Wednesday, October 18, 2006

CNET's Traffic Decline: An Alternate Explanation


There has been a lot of buzz recently about how CNET's traffic numbers are way down year-over-year. By some reports, CNET's traffic has been cut in half in just the last year. By any measure that's a big decline and certainly CNET should be worried, but I'm not yet writing off a company who has stuck around since the earliest days of the web.

CNET's traffic decline has been widely attributed to the upsurge of tech-related bloggers, though no one has given any evidence whatsoever that this is the true cause. Yes, there are more blogs than ever, and yes CNET's traffic has declined, but this doesn't mean one caused the other.

In fact, although CNET's page views have declined in the last year, I have not seen any data that suggests unique users have declined. So the same number of users are viewing fewer pages. Is this cause for worry? Probably not and here's why: CNET is getting more efficient at serving users.

What has been widely overlooked is that CNET's pages have been redesigned, for the better, over the last year. Each of CNET's product reviews - the heart of CNET's business - are now on one page rather than spread over 4 or 5 pages. So the user who goes to CNET researching digital cameras may have been generating 4 or 5 pages views last year, but is now generating one.

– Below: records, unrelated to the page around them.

### src/rtl/uart_tx_fifo.sv
// 8N1 UART transmitter, LSB first, fed by a small circular byte FIFO.
// Queued bytes go out back-to-back with no idle gap between frames.
`timescale 1ns/1ps
module uart_tx_fifo #(
  parameter int BAUDRATE       = 115_200,
  parameter int BASE_CLK       = 50_000_000,
  parameter int CLOCKS_PER_BIT = BASE_CLK / BAUDRATE,
  parameter int FIFO_DEPTH     = 4,
  localparam int CW            = $clog2(FIFO_DEPTH + 1)
) (
  input  logic              clk,
  input  logic              rst,
  uart_tx_fifo_if.slave     wr,
  output logic              serial_data_out,
  output logic              tx_busy,
  output logic [CW-1:0]     fifo_count
);

  localparam int          AW       = (FIFO_DEPTH > 1) ? $clog2(FIFO_DEPTH) : 1;
  localparam logic [31:0] CPB_LAST = 32'(CLOCKS_PER_BIT - 1);

  typedef enum logic [1:0] {IDLE, START, DATA, STOP} state_t;

  logic [7:0]    mem [FIFO_DEPTH];
  logic [AW-1:0] wr_ptr, rd_ptr;
  logic [CW-1:0] count;
  logic          push, pop, bit_done;

  state_t        state;
  logic [31:0]   ctr;
  logic [2:0]    idx;
  logic [7:0]    shreg;

  // Ready comes from the registered count, so a full FIFO never admits a
  // push even on an edge where the FSM pops.
  assign wr.tx_ready = (count != CW'(FIFO_DEPTH));
  assign push        = wr.tx_valid & wr.tx_ready;
  assign bit_done    = (ctr == CPB_LAST);
  // Pop whenever a new frame is launched: from IDLE, or straight out of STOP.
  assign pop         = (count != '0) && ((state == IDLE) || (state == STOP && bit_done));

  assign tx_busy     = (state != IDLE) || (count != '0);
  assign fifo_count  = count;

  // FIFO storage: data only, no reset needed.
  always_ff @(posedge clk) begin
    if (push) mem[wr_ptr] <= wr.tx_data;
  end

  // FIFO pointers and occupancy; pointers wrap naturally at power-of-2 depth.
  always_ff @(posedge clk or posedge rst) begin
    if (rst) begin
      wr_ptr <= '0;
      rd_ptr <= '0;
      count  <= '0;
    end else begin
      if (push) wr_ptr <= wr_ptr + AW'(1);
      if (pop)  rd_ptr <= rd_ptr + AW'(1);
      case ({push, pop})
        2'b10:   count <= count + CW'(1);
        2'b01:   count <= count - CW'(1);
        default: count <= count;
      endcase
    end
  end

  // Frame FSM: the byte is captured into shreg at pop, so later writes
  // cannot disturb the frame on the line. Line output is registered.
  always_ff @(posedge clk or posedge rst) begin
    if (rst) begin
      state           <= IDLE;
      serial_data_out <= 1'b1;
      ctr             <= '0;
      idx             <= '0;
      shreg           <= '0;
    end else begin
      case (state)
        IDLE: begin
          serial_data_out <= 1'b1;
          ctr             <= '0;
          if (pop) begin
            shreg           <= mem[rd_ptr];
            serial_data_out <= 1'b0;
            state           <= START;
          end
        end
        START: begin
          if (bit_done) begin
            serial_data_out <= shreg[0];
            idx             <= '0;
            ctr             <= '0;
            state           <= DATA;
          end else begin
            ctr <= ctr + 32'd1;
          end
        end
        DATA: begin
          if (bit_done) begin
            ctr <= '0;
            if (idx != 3'd7) begin
              // shreg[0] is the bit on the line; shift so shreg[1] is next.
              idx             <= idx + 3'd1;
              serial_data_out <= shreg[1];
              shreg           <= {1'b0, shreg[7:1]};
            end else begin
              serial_data_out <= 1'b1;
              state           <= STOP;
            end
          end else begin
            ctr <= ctr + 32'd1;
          end
        end
        STOP: begin
          if (bit_done) begin
            ctr <= '0;
            if (pop) begin
              shreg           <= mem[rd_ptr];
              serial_data_out <= 1'b0;
              state           <= START;
            end else begin
              state <= IDLE;
            end
          end else begin
            ctr <= ctr + 32'd1;
          end
        end
        default: begin
          state           <= IDLE;
          serial_data_out <= 1'b1;
        end
      endcase
    end
  end

endmodule

### src/flat_wrapper.sv
// flat-port wrapper written by rule: the top's interface ports become plain ports
module uart_tx_fifo_flat 
#(
  parameter int BAUDRATE       = 115_200,
  parameter int BASE_CLK       = 50_000_000,
  parameter int CLOCKS_PER_BIT = BASE_CLK / BAUDRATE,
  parameter int FIFO_DEPTH     = 4,
  localparam int CW            = $clog2(FIFO_DEPTH + 1)
)
  (clk, rst, serial_data_out, tx_busy, fifo_count, wr_tx_data, wr_tx_valid, wr_tx_ready);
  uart_tx_fifo_if wr_i ();
  input  logic clk;
  input  logic rst;
  output logic serial_data_out;
  output logic tx_busy;
  output logic [CW-1:0] fifo_count;
  input wire logic [$bits(wr_i.tx_data)-1:0] wr_tx_data;
  input wire logic [$bits(wr_i.tx_valid)-1:0] wr_tx_valid;
  output wire logic [$bits(wr_i.tx_ready)-1:0] wr_tx_ready;
  assign wr_i.tx_data = wr_tx_data;
  assign wr_i.tx_valid = wr_tx_valid;
  assign wr_tx_ready = wr_i.tx_ready;
  uart_tx_fifo #(.BAUDRATE(BAUDRATE), .BASE_CLK(BASE_CLK), .CLOCKS_PER_BIT(CLOCKS_PER_BIT), .FIFO_DEPTH(FIFO_DEPTH)) u_core (.clk(clk), .rst(rst), .wr(wr_i), .serial_data_out(serial_data_out), .tx_busy(tx_busy), .fifo_count(fifo_count));
endmodule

Here's why this is actually a good thing:
  • CNET holds on to the user. Keeping all the product review info on one page makes it less likely to lose the user along the way and more likely that a user will click to buy the product from one of the merchant's who advertises on CNET. CNET is a sales lead generating machine and making it faster and easier for users to click through to merchants is only a good thing.
  • A decline in page views does not necessarily mean a decline in revenue. Like almost all online media companies, CNET sells only a fraction of its overall page views at high CPM rates. The rest is excess inventory which is monetized by ad networks and other remnant ads with much, much lower CPMs. I don't know what CNET's advertising sell out rate is, but I would be surprised if it were more than 50% for all their sites combined. So lopping off 50% of CNET's page views only cuts out the remnant ads - not the high CPMs, for which CNET gets some of the highest rates in the industry.
CNET reports quarterly results on October 23. This will be a good opportunity to see how much, if any, declining page views have had on the company's top line. CNET has a lot of challenges ahead of it, but I think it's premature to write off the company's prospects on just one piece of potentially misleading data like page views.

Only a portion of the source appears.